Abstracts
Abstract
This paper examines the contemporary relevance of pre-1970 Supreme Court of Canada decisions through quantitative citation analysis, responding to Chief Justice Wagner’s 2024 assertion that these historical decisions are of minimal legal interest. The study analyses three datasets: citations in Supreme Court decisions (1985–2024), appeal factums (2009–2024), and decisions from all Canadian courts and tribunals on CanLII. The evidence contradicts the chief justice’s assertions. Pre-1970 cases appear in over half of Supreme Court decisions and one-quarter of factums filed between 2015–2024. This engagement spans 2,100 unique pre-1970 decisions. Qualitative analysis reveals that lawyers and judges invoke these precedents primarily as binding legal authority (77.6%) rather than historical background. Contrary to claims that older precedents are irrelevant in commercial matters, this area demonstrates the highest rate of pre-1970 citations. Surprisingly, French-language factums cite untranslated pre-1970 decisions more frequently than English ones, and Chief Justice Wagner himself ranks among justices most likely to cite pre-1970 cases. The paper concludes that pre-1970 decisions continue to meaningfully influence Canadian jurisprudence, particularly in certain legal domains, suggesting that official translations would serve a valuable purpose.
Résumé
Cet article examine la pertinence actuelle des décisions rendues par la Cour suprême du Canada avant 1970 au moyen d’une analyse quantitative des citations. Il répond ainsi à l’affirmation du juge en chef Wagner, formulée en 2024, selon laquelle ces décisions historiques ne présenteraient qu’un intérêt juridique minime. L’étude s’appuie sur trois ensembles de données : les citations au sein des décisions de la Cour suprême (1985–2024), les mémoires d’appel (2009–2024) et les décisions de l’ensemble des cours et tribunaux canadiens répertoriés sur CanLII. Les résultats de l’étude infirment les propos du juge en chef.

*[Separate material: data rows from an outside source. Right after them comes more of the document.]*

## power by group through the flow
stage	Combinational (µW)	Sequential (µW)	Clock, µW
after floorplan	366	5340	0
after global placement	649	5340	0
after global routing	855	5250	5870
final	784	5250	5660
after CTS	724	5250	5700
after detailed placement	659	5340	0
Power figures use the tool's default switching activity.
**config.mk**
```make
export PLATFORM = sky130hd
export DESIGN_NAME = oks_cell
export DESIGN_NICKNAME = d
export VERILOG_FILES = /design/src/sv/oks_pkg.sv /design/src/sv/oks_cell.sv
export SDC_FILE = /design/constraint.sdc
export NUM_CORES = 1
export LEC_CHECK = 0
export BUFFER_PORTS_ARGS = -buffer_cell sky130_fd_sc_hd__buf_2
export CORE_AREA = 10 10 89 84
export DETAILED_ROUTE_END_ITERATION = 8
export DIE_AREA = 0 0 99 94
export HOLD_SLACK_MARGIN = 0.1
export PLACE_DENSITY = 0.91
export SLEW_MARGIN = 20
export SYNTH_ARGS = -nofsm -noshare
export SYNTH_HDL_FRONTEND = slang
export SYNTH_SLANG_ARGS = --single-unit
```
**constraint.sdc**
```tcl
create_clock -name clk -period 2.3 [get_ports clk]
set_input_delay 0.23 -clock clk [delete_from_list [all_inputs] [get_ports clk]]
set_output_delay 0.23 -clock clk [all_outputs]
set_load 0.005 [all_outputs]
```
--- src/rtl/serial_throttle_frame_to_duty_assert.svh ---
// assertion macros for the serial throttle frame to duty block
`ifndef SERIAL_THROTTLE_FRAME_TO_DUTY_ASSERT_SVH
`define SERIAL_THROTTLE_FRAME_TO_DUTY_ASSERT_SVH

`ifndef SYNTHESIS

// checked while out of reset
`define STFD_ASSERT(label, prop) \
    label: assert property (@(posedge aclk) disable iff (!aresetn) prop) \
        else $error("stfd assertion failed");

// checked in and out of reset
`define STFD_ASSERT_ALWAYS(label, prop) \
    label: assert property (@(posedge aclk) prop) \
        else $error("stfd reset assertion failed");

`else

`define STFD_ASSERT(label, prop)
`define STFD_ASSERT_ALWAYS(label, prop)

`endif

`endif

--- src/rtl/stfd_pkg.sv ---
// shared constants, types and the step count function for the throttle to duty block
package stfd_pkg;

    localparam int unsigned THR_W       = 10;
    localparam int unsigned K_W         = 6;
    localparam int unsigned FWD_STEP    = 31;
    localparam int unsigned REV_STEP    = 33;
    localparam int unsigned RECIP_SHIFT = 16;
    // ceil(2^16 / step), exact for every sum that can occur here
    localparam int unsigned FWD_RECIP   = 2115;
    localparam int unsigned REV_RECIP   = 1986;

    localparam logic [THR_W-1:0] THR_MAX       = 10'd1023;
    localparam logic [7:0]       NEUTRAL_RESET = 8'd95;
    localparam logic [7:0]       START_RESET   = 8'd0;

    typedef logic [0:0] cfg_index_t;

    localparam cfg_index_t CFG_START_BYTE   = 1'b0;
    localparam cfg_index_t CFG_NEUTRAL_DUTY = 1'b1;

    // k = max(1, ceil(t / step)), division done by reciprocal multiply
    function automatic logic [K_W-1:0] steps_up(input logic [THR_W-1:0] t, input logic fwd);
        logic [THR_W:0]  u;
        logic [11:0]     recip;
        logic [22:0]     prod;
        logic [K_W-1:0]  q;
        u     = fwd ? ({1'b0, t} + 11'(FWD_STEP - 1)) : ({1'b0, t} + 11'(REV_STEP - 1));
        recip = fwd ? 12'(FWD_RECIP) : 12'(REV_RECIP);
        prod  = 23'(u) * 23'(recip);
        q     = prod[RECIP_SHIFT +: K_W];
        return (q == '0) ? K_W'(1) : q;
    endfunction

endpackage

--- src/rtl/stfd_duty_calc.sv ---
// throttle clamp, step count and duty offset for one completed throttle pair
module stfd_duty_calc import stfd_pkg::*; (
    input  logic [7:0] high_byte,
    input  logic [7:0] low_byte,
    input  logic [7:0] neutral_duty,
    input  logic       forward,
    output logic [7:0] duty
);

    logic [THR_W-1:0] throttle;
    logic [K_W-1:0]   k;
    logic [7:0]       offset;

    // anything at or above 1024 saturates
    assign throttle = (|high_byte[7:2]) ? THR_MAX : {high_byte[1:0], low_byte};
    assign k        = steps_up(throttle, forward);
    assign offset   = 8'(k - K_W'(1));
    assign duty     = forward ? (neutral_duty + offset) : (neutral_duty - offset);

endmodule

--- src/rtl/serial_throttle_frame_to_duty.sv ---
// top level of the serial throttle frame to duty block
// Turns a stream of received serial bytes into PWM duty values. A frame is
// four beats: start byte, throttle low byte, throttle high byte, direction
// byte; while hunting for a frame any byte other than the start byte is
// dropped. The high byte beat yields one result: throttle clamped to 1023,
// k = max(1, ceil(throttle / step)) with step 31 forward and 33 reverse,
// duty = neutral +/- (k - 1). The direction applied is the one carried by
// the previous frame's direction byte (forward after reset, any nonzero
// byte means forward). One byte is taken every clock unless the input side
// is stalled: a beat sits in the input register while the frame decode and
// duty maths run, and its result is then registered in the output register.
// Only a result held in the output register against a low m_ready stalls
// the input side. Configuration (start byte at index 0, neutral duty at
// index 1) is to be written by the user only while the block is idle; the
// block itself does not enforce this.
`include "serial_throttle_frame_to_duty_assert.svh"

module serial_throttle_frame_to_duty import stfd_pkg::*; (
    input  logic       aclk,
    input  logic       aresetn,
    // configuration write port
    input  logic       cfg_we,
    input  cfg_index_t cfg_index,
    input  logic [7:0] cfg_wdata,
    // received byte beats
    input  logic       s_valid,
    output logic       s_ready,
    input  logic [7:0] s_rx_byte,
    // duty result beats
    output logic       m_valid,
    input  logic       m_ready,
    output logic [7:0] m_duty,
    output logic       m_went_forward
);

    typedef enum logic [1:0] {
        PH_WAIT,
        PH_LOW,
        PH_HIGH,
        PH_DIR
    } phase_t;

    // configuration registers
    logic [7:0] start_byte_reg;
    logic [7:0] neutral_duty_reg;

    // input register stage
    logic       in_valid_reg;
    logic       in_valid_next;
    logic [7:0] in_byte_reg;

    // frame tracking
    phase_t     phase_reg;
    logic [7:0] throttle_low_reg;
    logic       forward_reg;

    // output register stage
    logic       m_valid_reg;
    logic       m_valid_next;
    logic [7:0] m_duty_reg;
    logic       m_went_forward_reg;

    logic       s_accept;
    logic       makes_result;
    logic       advance;
    logic [7:0] duty_calc;

    // only the high byte produces a result, so only it waits for the output slot
    assign makes_result = in_valid_reg && (phase_reg == PH_HIGH);
    assign advance      = in_valid_reg && (!makes_result || !m_valid_reg || m_ready);
    assign s_ready      = !in_valid_reg || advance;
    assign s_accept     = s_valid && s_ready;

    assign in_valid_next = s_accept || (in_valid_reg && !advance);
    assign m_valid_next  = (advance && makes_result) || (m_valid_reg && !m_ready);

    stfd_duty_calc u_duty_calc (
        .high_byte    (in_byte_reg),
        .low_byte     (throttle_low_reg),
        .neutral_duty (neutral_duty_reg),
        .forward      (forward_reg),
        .duty         (duty_calc)
    );

    always_ff @(posedge aclk) begin
        if (!aresetn) begin
            start_byte_reg   <= START_RESET;
            neutral_duty_reg <= NEUTRAL_RESET;
            in_valid_reg     <= 1'b0;
            phase_reg        <= PH_WAIT;
            forward_reg      <= 1'b1;
            m_valid_reg      <= 1'b0;
        end else begin
            if (cfg_we) begin
                unique case (cfg_index)
                    CFG_START_BYTE:   start_byte_reg   <= cfg_wdata;
                    CFG_NEUTRAL_DUTY: neutral_duty_reg <= cfg_wdata;
                    default:          ;
                endcase
            end

            in_valid_reg <= in_valid_next;
            if (s_accept) begin
                in_byte_reg <= s_rx_byte;
            end

            // frame decode, one beat per advance
            if (advance) begin
                unique case (phase_reg)
                    PH_WAIT: begin
                        if (in_byte_reg == start_byte_reg) begin
                            phase_reg <= PH_LOW;
                        end
                    end
                    PH_LOW: begin
                        throttle_low_reg <= in_byte_reg;
                        phase_reg        <= PH_HIGH;
                    end
                    PH_HIGH: begin
                        m_duty_reg         <= duty_calc;
                        m_went_forward_reg <= forward_reg;
                        phase_reg          <= PH_DIR;
                    end
                    PH_DIR: begin
                        // applies from the next frame on
                        forward_reg <= (in_byte_reg != 8'd0);
                        phase_reg   <= PH_WAIT;
                    end
                    default: phase_reg <= PH_WAIT;
                endcase
            end

            m_valid_reg <= m_valid_next;
        end
    end

    assign m_valid        = m_valid_reg;
    assign m_duty         = m_duty_reg;
    assign m_went_forward = m_went_forward_reg;

    // a fresh result only comes from a high byte beat
    `STFD_ASSERT(a_result_from_high, $rose(m_valid_reg) |-> $past(phase_reg == PH_HIGH))
    // a held beat in the input register is neither lost nor changed
    `STFD_ASSERT(a_in_hold, (in_valid_reg && !advance) |=> (in_valid_reg && $stable(in_byte_reg)))
    // direction byte always closes the frame
    `STFD_ASSERT(a_dir_closes, (advance && phase_reg == PH_DIR) |=> (phase_reg == PH_WAIT))
    // reset empties both stages and restarts the frame hunt
    `STFD_ASSERT_ALWAYS(a_reset_clear,
        !aresetn |=> (!m_valid_reg && !in_valid_reg && phase_reg == PH_WAIT))

endmodule
--- config.mk ---
export PLATFORM = sky130hd
export DESIGN_NAME = serial_throttle_frame_to_duty
export DESIGN_NICKNAME = d
export VERILOG_FILES = /design/src/rtl/stfd_pkg.sv /design/src/rtl/stfd_duty_calc.sv /design/src/rtl/serial_throttle_frame_to_duty.sv
export VERILOG_INCLUDE_DIRS = /design/src /design/src/rtl
export SDC_FILE = /design/constraint.sdc
export NUM_CORES = 1
export LEC_CHECK = 0
export BUFFER_PORTS_ARGS = -buffer_cell sky130_fd_sc_hd__buf_4
export CORE_MARGIN = 8
export CORE_UTILIZATION = 60
export DETAILED_ROUTE_END_ITERATION = 6
export GPL_TIMING_DRIVEN = 0
export PLACE_DENSITY_LB_ADDON = 0.2
export SYNTH_ARGS = -nofsm -noshare
export SYNTH_HDL_FRONTEND = slang
export SYNTH_SLANG_ARGS = --single-unit
export TNS_END_PERCENT = 30
--- constraint.sdc ---
create_clock -name aclk -period 25.8 [get_ports aclk]
set_clock_uncertainty 0.15 [all_clocks]
set_input_delay 3.87 -clock aclk [delete_from_list [all_inputs] [get_ports aclk]]
set_output_delay 3.87 -clock aclk [all_outputs]
set_load 0.05 [all_outputs]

Les arrêts antérieurs à 1970 figurent dans plus de la moitié des décisions de la Cour suprême et dans le quart des mémoires déposés entre 2015 et 2024, ce qui représente 2 100 arrêts distincts. L’analyse qualitative révèle que les avocats et les juges invoquent ces précédents principalement à titre d’autorité juridique contraignante (77,6 %) plutôt que comme simple contexte historique. Contrairement à l’idée reçue voulant que la jurisprudence plus ancienne soit devenue non-pertinente dans les affaires commerciales, ce domaine affiche paradoxalement le taux de citation le plus élevé pour les arrêts pré-1970. Fait étonnant, les mémoires rédigés en français citent plus fréquemment les décisions non traduites antérieures à 1970 que les mémoires en anglais, et le juge en chef Wagner lui-même figure parmi les juges les plus enclins à citer des arrêts historiques. L’article conclut que les décisions antérieures à 1970 continuent d’influencer de manière significative la jurisprudence canadienne, particulièrement dans certains domaines de droit, ce qui souligne l’utilité certaine que revêtirait leur traduction officielle.